What does this do? It creates a new zone, called illumos-build. It's a whole root zone, with its own exclusive set of file systems. The IP address is 172.xxx.xxx.xxxx. The develop overlay is installed (in this case, copied from the global zone); the java and illumos-build overlays are added to this new zone (note the upper-case -O here). Finally, the user account ptribble is shared with the zone.

Give that a few seconds to boot and log in to it, then a couple of tweaks that are necessary for illumos to build without errors.

zlogin illumos-build
rm /usr/bin/cpp
cd /usr/bin ; ln -s ../gnu/bin/xgettext gxgettext

Now log out and log back in to the instance as your new user. We're going to create somewhere to store the files, and check out the source code.

mkdir Illumos
cd Illumos
git clone git://github.com/illumos/illumos-gate.git
wget -c \
  https://download.joyent.com/pub/build/illumos/on-closed-bins.i386.tar.bz2 \
  https://download.joyent.com/pub/build/illumos/on-closed-bins-nd.i386.tar.bz2

Now we set up the build.

cd illumos-gate
bzcat ../on-closed-bins.i386.tar.bz2 | tar xf -
bzcat ../on-closed-bins-nd.i386.tar.bz2 | tar xf -
cp usr/src/tools/scripts/nightly.sh .
chmod +x nightly.sh

There are two more files we need. Go to the tribblix-build repo and look in the illumos directory there. Grab one of the illumos.sh files from there and put it into your illumos-gate directory with the name illumos.sh. If you need to change how the build is done, this is the file to edit (but start from one of those files so you get one appropriate for Tribblix as the host). Also, grab Makefile.auditrecord and use it to replace usr/src/cmd/auditrecord/Makefile.

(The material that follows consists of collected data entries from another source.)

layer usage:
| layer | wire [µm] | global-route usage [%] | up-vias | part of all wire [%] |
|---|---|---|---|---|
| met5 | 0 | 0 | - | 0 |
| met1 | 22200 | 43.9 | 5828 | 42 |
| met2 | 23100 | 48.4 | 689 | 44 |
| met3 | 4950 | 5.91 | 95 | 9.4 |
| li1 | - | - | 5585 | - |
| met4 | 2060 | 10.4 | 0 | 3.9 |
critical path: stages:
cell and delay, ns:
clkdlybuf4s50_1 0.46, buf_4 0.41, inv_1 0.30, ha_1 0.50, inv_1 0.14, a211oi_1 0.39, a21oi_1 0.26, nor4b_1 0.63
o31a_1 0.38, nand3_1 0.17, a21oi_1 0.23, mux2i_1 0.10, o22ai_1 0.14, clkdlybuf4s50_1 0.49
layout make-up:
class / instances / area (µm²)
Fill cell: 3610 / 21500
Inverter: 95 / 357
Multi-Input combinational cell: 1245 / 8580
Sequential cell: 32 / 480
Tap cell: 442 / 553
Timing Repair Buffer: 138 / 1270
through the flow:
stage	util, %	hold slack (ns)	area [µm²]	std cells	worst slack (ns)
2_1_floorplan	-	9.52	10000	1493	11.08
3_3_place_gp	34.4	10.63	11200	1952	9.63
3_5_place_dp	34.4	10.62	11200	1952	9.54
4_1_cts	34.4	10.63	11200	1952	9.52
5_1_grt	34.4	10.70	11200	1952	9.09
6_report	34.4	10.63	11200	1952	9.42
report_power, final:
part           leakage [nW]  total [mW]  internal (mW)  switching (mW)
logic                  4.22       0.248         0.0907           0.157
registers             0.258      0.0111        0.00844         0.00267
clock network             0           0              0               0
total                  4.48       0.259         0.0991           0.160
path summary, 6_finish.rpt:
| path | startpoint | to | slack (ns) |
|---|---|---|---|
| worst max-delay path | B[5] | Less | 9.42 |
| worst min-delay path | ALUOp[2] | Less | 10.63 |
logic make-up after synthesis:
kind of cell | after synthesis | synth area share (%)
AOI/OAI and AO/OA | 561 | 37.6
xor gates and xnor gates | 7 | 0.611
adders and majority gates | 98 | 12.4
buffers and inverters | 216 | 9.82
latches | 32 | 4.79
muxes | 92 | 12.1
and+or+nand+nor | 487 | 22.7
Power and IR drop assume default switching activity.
--- flow/run.sh ---
#!/bin/bash
# OpenROAD 26Q1-2900-gdf79404cd8, Yosys 0.63+post, stock flow scripts
make -C /OpenROAD-flow-scripts/flow DESIGN_CONFIG=/design/flow/config.mk WORK_HOME=/design/flow/orfs finish
--- flow/config.mk ---
export PLATFORM = sky130hd
export DESIGN_NAME = RegisterFile
export DESIGN_NICKNAME = RegisterFile
export VERILOG_FILES = /design/flow/design.v
export SDC_FILE = /design/flow/constraint.sdc
export NUM_CORES = 4
export LEC_CHECK = 1
export CORE_UTILIZATION = 40
--- flow/constraint.sdc ---
current_design RegisterFile

set clk_period 5.9
set clk_io_pct 0.2

create_clock -name clk0 -period $clk_period [get_ports {clk}]

set non_clock_inputs [all_inputs -no_clocks]
set_input_delay [expr $clk_period * $clk_io_pct] -clock clk0 $non_clock_inputs
set_output_delay [expr $clk_period * $clk_io_pct] -clock clk0 [all_outputs]
--- flow/design.v ---
module RegisterFile(
	input clk,
	input RegWrite,
	input [4:0]ReadRegister1,
	input [4:0]ReadRegister2,
	input [4:0]WriteRegister,
	input [32 - 1:0]WriteData,
	output	[32 - 1:0]ReadData1,
	output [32 - 1:0]ReadData2
);
reg [32 - 1:0]registers[31:0];
reg [32 - 1:0]rd1;
reg [32 - 1:0]rd2;
always @(posedge clk)
begin
	if (RegWrite && WriteRegister != 0)
	begin
		registers[WriteRegister] <= WriteData;
	end
end
assign ReadData1 = (ReadRegister1 != 0) ? registers[ReadRegister1] : 0;
assign ReadData2 = (ReadRegister2 != 0) ? registers[ReadRegister2] : 0;
endmodule
**design/flow/design.v**
```verilog
module IDEXReg(
	input clk,
	input rst,
	input [32 - 1:0] I_targetPC,
	input [32 - 1:0] I_regReadData1,
	input [32 - 1:0] I_regReadData2,
	input [32 - 1:0] I_imm,
	input [3:0] I_funct,
	input [5 - 1:0] I_writeRegister,
	input [4:0]I_Branch,		
	input I_MemRead,
	input I_MemtoReg,
	input I_RegSrc,	
	input I_BaseSrc,	
	input [1:0]I_ALUOp,
	input I_MemWrite,
	input I_ALUSrc,
	input I_RegWrite,
	input [2:0]I_MemOp,
	input I_LoadSrc,	
	input I_PCSelect,	
	input [32 - 1:0] I_nextPC,
	input [4:0] I_readRegister1,
	input [4:0] I_readRegister2,
	output [32 - 1:0] O_targetPC,
	output [32 - 1:0] O_regReadData1,
	output [32 - 1:0] O_regReadData2,
	output [32 - 1:0] O_imm,
	output [3:0] O_funct,
	output [5 - 1:0] O_writeRegister,
	output [4:0]O_Branch,		
	output O_MemRead,
	output O_MemtoReg,
	output O_RegSrc,	
	output O_BaseSrc,	
	output [1:0]O_ALUOp,
	output O_MemWrite,
	output O_ALUSrc,
	output O_RegWrite,
	output [2:0]O_MemOp,
	output O_LoadSrc,	
	output O_PCSelect,
	output [32 - 1:0] O_nextPC,
	output [4:0] O_readRegister1,
	output [4:0] O_readRegister2
);
reg [32 - 1:0] targetPC;
reg [32 - 1:0] nextPC;
reg [32 - 1:0] regReadData1;
reg [32 - 1:0] regReadData2;
reg [32 - 1:0] imm;
reg [3:0] funct;
reg [5 - 1:0] writeRegister;
reg [4:0] Branch;	
reg MemRead;
reg MemtoReg;
reg RegSrc;
reg BaseSrc;
reg [1:0]ALUOp;
reg MemWrite;
reg ALUSrc;
reg RegWrite;
reg [2:0]MemOp;
reg LoadSrc;
reg PCSelect;
reg [4:0]readRegister1;
reg [4:0]readRegister2;
always@(negedge clk, posedge rst)
begin
	if (rst)
	begin
	targetPC <= 0;
	regReadData1 <= 0;
	regReadData2 <= 0;
	imm <= 0;
	funct <= 0;
	writeRegister <= 0;
	Branch <= 0;
	MemRead <= 0;
	MemtoReg <= 0;
	RegSrc <= 0;
	BaseSrc <= 0;
	ALUOp <= 0;
	MemWrite <= 0;
	ALUSrc <= 0;
	RegWrite <= 0;
	MemOp <= 0;
	LoadSrc <= 0;
	PCSelect <= 0;
	nextPC <= 0;
	readRegister1 <= 0;
	readRegister2 <= 0;
	end
	else 
	begin
	targetPC <= I_targetPC;
	regReadData1 <= I_regReadData1;
	regReadData2 <= I_regReadData2;
	imm <= I_imm;
	funct <= I_funct;
	writeRegister <= I_writeRegister;
	Branch <= I_Branch;
	MemRead <= I_MemRead;
	MemtoReg <= I_MemtoReg;
	RegSrc <= I_RegSrc;
	BaseSrc <= I_BaseSrc;
	ALUOp <= I_ALUOp;
	MemWrite <= I_MemWrite;
	ALUSrc <= I_ALUSrc;
	RegWrite <= I_RegWrite;
	MemOp <= I_MemOp;
	LoadSrc <= I_LoadSrc;
	PCSelect <= I_PCSelect;
	nextPC <= I_nextPC;
	readRegister1 <= I_readRegister1;
	readRegister2 <= I_readRegister2;
	end
end
assign O_targetPC = targetPC;
assign O_regReadData1 = regReadData1;
assign O_regReadData2 = regReadData2;
assign O_imm = imm;
assign O_funct = funct;
assign O_writeRegister = writeRegister;
assign O_Branch = Branch;
assign O_MemRead = MemRead;
assign O_MemtoReg = MemtoReg;
assign O_RegSrc = RegSrc;
assign O_BaseSrc = BaseSrc;
assign O_ALUOp = ALUOp;
assign O_MemWrite = MemWrite;
assign O_ALUSrc = ALUSrc;
assign O_RegWrite = RegWrite;
assign O_MemOp = MemOp;
assign O_LoadSrc = LoadSrc;
assign O_PCSelect = PCSelect;
assign O_nextPC = nextPC;
assign O_readRegister1 = readRegister1;
assign O_readRegister2 = readRegister2;
endmodule
```
==> design/flow/design.v <==
`timescale 1ns / 1ps
module Accumulator(
    input clk, LD, CLR,
    input [7:0] D,
    output logic [7:0] Q = 0
    );
    always_ff @ (posedge clk)
    begin
        if (CLR)
            Q <= 0;
        else if (LD)
            Q <= D + Q;
    end
endmodule
`timescale 1ns / 1ps
module Lab6(
    input CLK,
    input [3:0] A,
    input ENTER,
    input [3:0] B,
    output [7:0] seg,
    output [3:0] an
    );
    logic [1:0] t1;
    logic t2, t3;
    logic [7:0] t4, t5;
    ShiftRegister ShiftRegister (.clk(CLK), .CLR(0), .SEL(t1), .D({4'b0,A}), .Q(t4));
    Multiply_FSM Multiply_FSM (.CLK(CLK), .ENTER(ENTER), .B(B), .SR_SEL(t1), .ACC_LD(t2), .ACC_CLR(t3));
    Accumulator Accumulator (.clk(CLK), .LD(t2), .CLR(t3), .D(t4), .Q(t5));
    univ_sseg univ_sseg (.clk(CLK), .cnt1({6'b0,t5}), .cnt2(0), .dp_en(0), .dp_sel(0), .mod_sel(0), .sign(0), .valid(1), .ssegs(seg), .disp_en(an));
endmodule
`timescale 1ns / 1ps
module Multiply_FSM(
    input CLK,
    input ENTER,
    input [3:0] B,
    output logic [1:0] SR_SEL,
    output logic ACC_LD,
    output logic ACC_CLR
    );
    parameter [2:0]
    HOLD = 3'b000,
    START = 3'b001,
    Bit0 = 3'b010,
    Bit1 = 3'b011,
    Bit2 = 3'b100,
    Bit3 = 3'b101;
    logic [2:0] NS;
    logic [2:0] PS = HOLD;
    always_ff @ (posedge CLK)
    begin
        PS = NS;
    end
    always_comb
    begin
    SR_SEL = 0; ACC_LD = 0; ACC_CLR = 0;
    case (PS)
        HOLD:
            begin
            SR_SEL = 0;
            ACC_LD = 0;
            ACC_CLR = 0;
            if (ENTER)
                begin
                NS = START;
                end
            else
                begin
                NS = HOLD;
                end
            end
        START:
            begin
            SR_SEL = 1;
            ACC_LD = 0;
            ACC_CLR = 1;
            NS = Bit0;
            end 
        Bit0:
            begin
            SR_SEL = 2;
            ACC_CLR = 0;
            if (B[0])
                begin
                ACC_LD = 1;
                NS = Bit1;
                end
            else
                begin
                ACC_LD = 0;
                NS = Bit1;
                end
            end
         Bit1:
            begin
            SR_SEL = 2;
            ACC_CLR = 0;
            if (B[1])
                begin
                ACC_LD = 1;
                NS = Bit2;
                end
            else
                begin
                ACC_LD = 0;
                NS = Bit2;
                end
            end
        Bit2:
            begin
            SR_SEL = 2;
            ACC_CLR = 0;
            if (B[2])
                begin
                ACC_LD = 1;
                NS = Bit3;
                end
            else
                begin
                ACC_LD = 0;
                NS = Bit3;
                end
            end
        Bit3:
            begin
            SR_SEL = 2;
            ACC_CLR = 0;
            if (B[3])
                begin
                ACC_LD = 1;
                NS = HOLD;
                end
            else
                begin
                ACC_LD = 0;
                NS = HOLD;
                end
            end
         default:
            NS = HOLD;
    endcase  
    end    
endmodule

Now log in to the zone and start the build.

pfexec zlogin -l ptribble illumos-build
cd Illumos/illumos-gate
time ./nightly.sh illumos.sh

On an m4.xlarge instance, this took me just under 75 minutes. Look in the log directory and check that the mail_msg looks clean without errors, and you'll have the built files in the proto directory and an IPS repo under packages.

For more behind the scenes details on the illumos build process itself, look at the how to build illumos page.